What you are asked to do:
Below are the records; give again exactly the line with "tone_stop <= 1'b1;", the line with "pwm_duty <= pduty[9:0];", and each line that lies between them, and nothing besides.

Data to use:
Context: an optimization exercise on an open-source flow, tuned for small area, a short achievable clock period and few clock cycles per item. The choices shown serve that exercise and are no tape-out recipe.
Function was checked by simulation only, so behaviour that the tests miss may differ from the original.
Power figures rest on the tool's default switching activity, not on a simulated workload.

### flow/run.sh
#!/bin/bash
# synth_recipe.tcl (not shown) runs the flow's synth.tcl, then flattens the netlist and writes it again
# the make line also repeats each setting of config.mk as NAME=value (left out here)
make -C /OpenROAD-flow-scripts/flow DESIGN_CONFIG=/design/flow/config.mk WORK_HOME=/design/flow/orfs CLKGATE_MAP_FILE= SYNTH_SCRIPT=/design/flow/synth_recipe.tcl finish
### flow/config.mk
export PLATFORM = sky130hd
export DESIGN_NAME = mnet_rxv
export DESIGN_NICKNAME = mnet_rxv
export VERILOG_FILES = /design/flow/design.v
export SDC_FILE = /design/flow/constraint.sdc
export NUM_CORES = 4
export LEC_CHECK = 0
export ABC_CLOCK_PERIOD_IN_PS = 2400
export CAP_MARGIN = 20
export CORE_MARGIN = 2
export CORE_UTILIZATION = 65
export CTS_CLUSTER_DIAMETER = 100
export CTS_CLUSTER_SIZE = 30
export SETUP_SLACK_MARGIN = 2.7
export SLEW_MARGIN = 20
### flow/constraint.sdc
create_clock -name core_clock -period 5.0 [get_ports {clk}]
set_input_delay 1.0000 -clock core_clock [delete_from_list [all_inputs] [get_ports {clk}]]
set_output_delay 1.0000 -clock core_clock [all_outputs]
set_load 0.01 [all_outputs]
From an optimization exercise on the open Yosys and OpenROAD flow, aimed at small area; shortcuts taken in it are not production practice.
The RTL was checked by simulation tests, not by an equivalence proof against the original design.

--- flow/config.mk ---
export PLATFORM = sky130hd
export DESIGN_NAME = audio_engine
export DESIGN_NICKNAME = audio_engine
export VERILOG_FILES = /design/flow/design.v
export SDC_FILE = /design/flow/constraint.sdc
export NUM_CORES = 4
export LEC_CHECK = 0
export CAP_MARGIN = 20
export CORE_MARGIN = 2
export CORE_UTILIZATION = 40
export PLACE_DENSITY = 0.6
export SLEW_MARGIN = 20
--- flow/constraint.sdc ---
create_clock -name core_clock -period 30.0 [get_ports {clk}]
set_input_delay 6.0000 -clock core_clock [delete_from_list [all_inputs] [get_ports {clk}]]
set_output_delay 6.0000 -clock core_clock [all_outputs]
set_load 0.01 [all_outputs]
--- flow/design.v ---
module audio_engine (
    input  wire        clk,
    input  wire        rst,          
    input  wire        set_mode,
    input  wire [1:0]  mode_in,      
    input  wire        set_volume,
    input  wire [7:0]  volume_in,
    input  wire        tick,
    input  wire [1:0]  src,          
    input  wire [11:0] adc0,
    input  wire [11:0] adc1,
    input  wire        tone_phase,   
    output reg  [11:0] dac_out,
    output reg  [9:0]  pwm_duty,
    output reg         pwm_en,
    output reg         tone_stop,    
    output reg         halted,
    output reg         tick_done
);
    localparam [10:0] PWM_PERIOD = 11'd1000;
    localparam [11:0] DAC_MID    = 12'd2048;
    localparam [10:0] DAC_HALF   = 11'd2047;
    localparam [10:0] PMID       = PWM_PERIOD / 2;
    localparam [10:0] PHALF      = PMID - 11'd1;
    localparam [1:0] M_OFF = 2'd0, M_PASS = 2'd1;
    reg [1:0]  mode;
    reg [7:0]  volume;
    reg        t_valid;
    reg [1:0]  t_mode;
    reg [7:0]  t_vol;
    reg        t_ph;
    reg [11:0] t_adc0, t_adc1;
    wire [12:0] sum       = {1'b0, t_adc0} + {1'b0, t_adc1};
    wire [23:0] sum_scl   = sum * PWM_PERIOD;
    wire [10:0] pduty_raw = sum_scl[23:13];
    wire [10:0] pduty     = (pduty_raw < 11'd1) ? 11'd1 :
                            (pduty_raw > PWM_PERIOD - 11'd1) ? PWM_PERIOD - 11'd1 : pduty_raw;
    wire [18:0] off_num   = DAC_HALF * t_vol;
    wire [10:0] off       = off_num / 19'd255;
    wire [11:0] tdac      = t_ph ? (DAC_MID + {1'b0, off}) : (DAC_MID - {1'b0, off});
    wire [21:0] poff_num  = off * PHALF;
    wire [10:0] poff      = poff_num / 22'd2047;
    wire [11:0] tduty_raw = t_ph ? ({1'b0, PMID} + {1'b0, poff}) : ({1'b0, PMID} - {1'b0, poff});
    wire [11:0] tduty     = (tduty_raw < 12'd1) ? 12'd1 :
                            (tduty_raw > {1'b0, PWM_PERIOD} - 12'd1) ? {1'b0, PWM_PERIOD} - 12'd1 : tduty_raw;
    always @(posedge clk) begin
        if (rst) begin
            mode      <= M_OFF;
            volume    <= 8'd0;
            pwm_en    <= 1'b0;
            tone_stop <= 1'b0;
            halted    <= 1'b0;
            t_valid   <= 1'b0;
            tick_done <= 1'b0;
        end else begin
            tone_stop <= 1'b0;
            tick_done <= 1'b0;
            t_valid   <= 1'b0;
            if (!halted) begin
                if (tick) begin
                    if (src != 2'd0) begin
                        halted <= 1'b1;
                    end else begin
                        t_valid <= 1'b1;
                        t_mode  <= mode;
                        t_vol   <= volume;
                        t_ph    <= tone_phase;
                        t_adc0  <= adc0;
                        t_adc1  <= adc1;
                    end
                end
                if (set_mode && !(tick && src != 2'd0)) begin
                    if (mode_in != mode) begin
                        tone_stop <= 1'b1;
                        mode      <= mode_in;
                        pwm_en    <= (mode_in != M_OFF);
                    end
                end
                if (set_volume && !(tick && src != 2'd0))
                    volume <= volume_in;
            end
            if (t_valid) begin
                tick_done <= 1'b1;
                if (t_mode == M_PASS) begin
                    dac_out  <= sum[12:1];
                    pwm_duty <= pduty[9:0];
                end else if (t_mode != M_OFF) begin
                    dac_out  <= tdac;
                    pwm_duty <= tduty[9:0];
                end
            end
        end
    end
endmodule
--- flow/run.sh ---
#!/bin/bash
# synth_recipe.tcl (not shown) runs the flow's synth.tcl, then flattens the netlist and writes it again
# the make line also repeats each setting of config.mk as NAME=value (left out here)
make -C /OpenROAD-flow-scripts/flow DESIGN_CONFIG=/design/flow/config.mk WORK_HOME=/design/flow/orfs CLKGATE_MAP_FILE= SYNTH_SCRIPT=/design/flow/synth_recipe.tcl finish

Solution for this problem:
                        tone_stop <= 1'b1;
                        mode      <= mode_in;
                        pwm_en    <= (mode_in != M_OFF);
                    end
                end
                if (set_volume && !(tick && src != 2'd0))
                    volume <= volume_in;
            end
            if (t_valid) begin
                tick_done <= 1'b1;
                if (t_mode == M_PASS) begin
                    dac_out  <= sum[12:1];
                    pwm_duty <= pduty[9:0];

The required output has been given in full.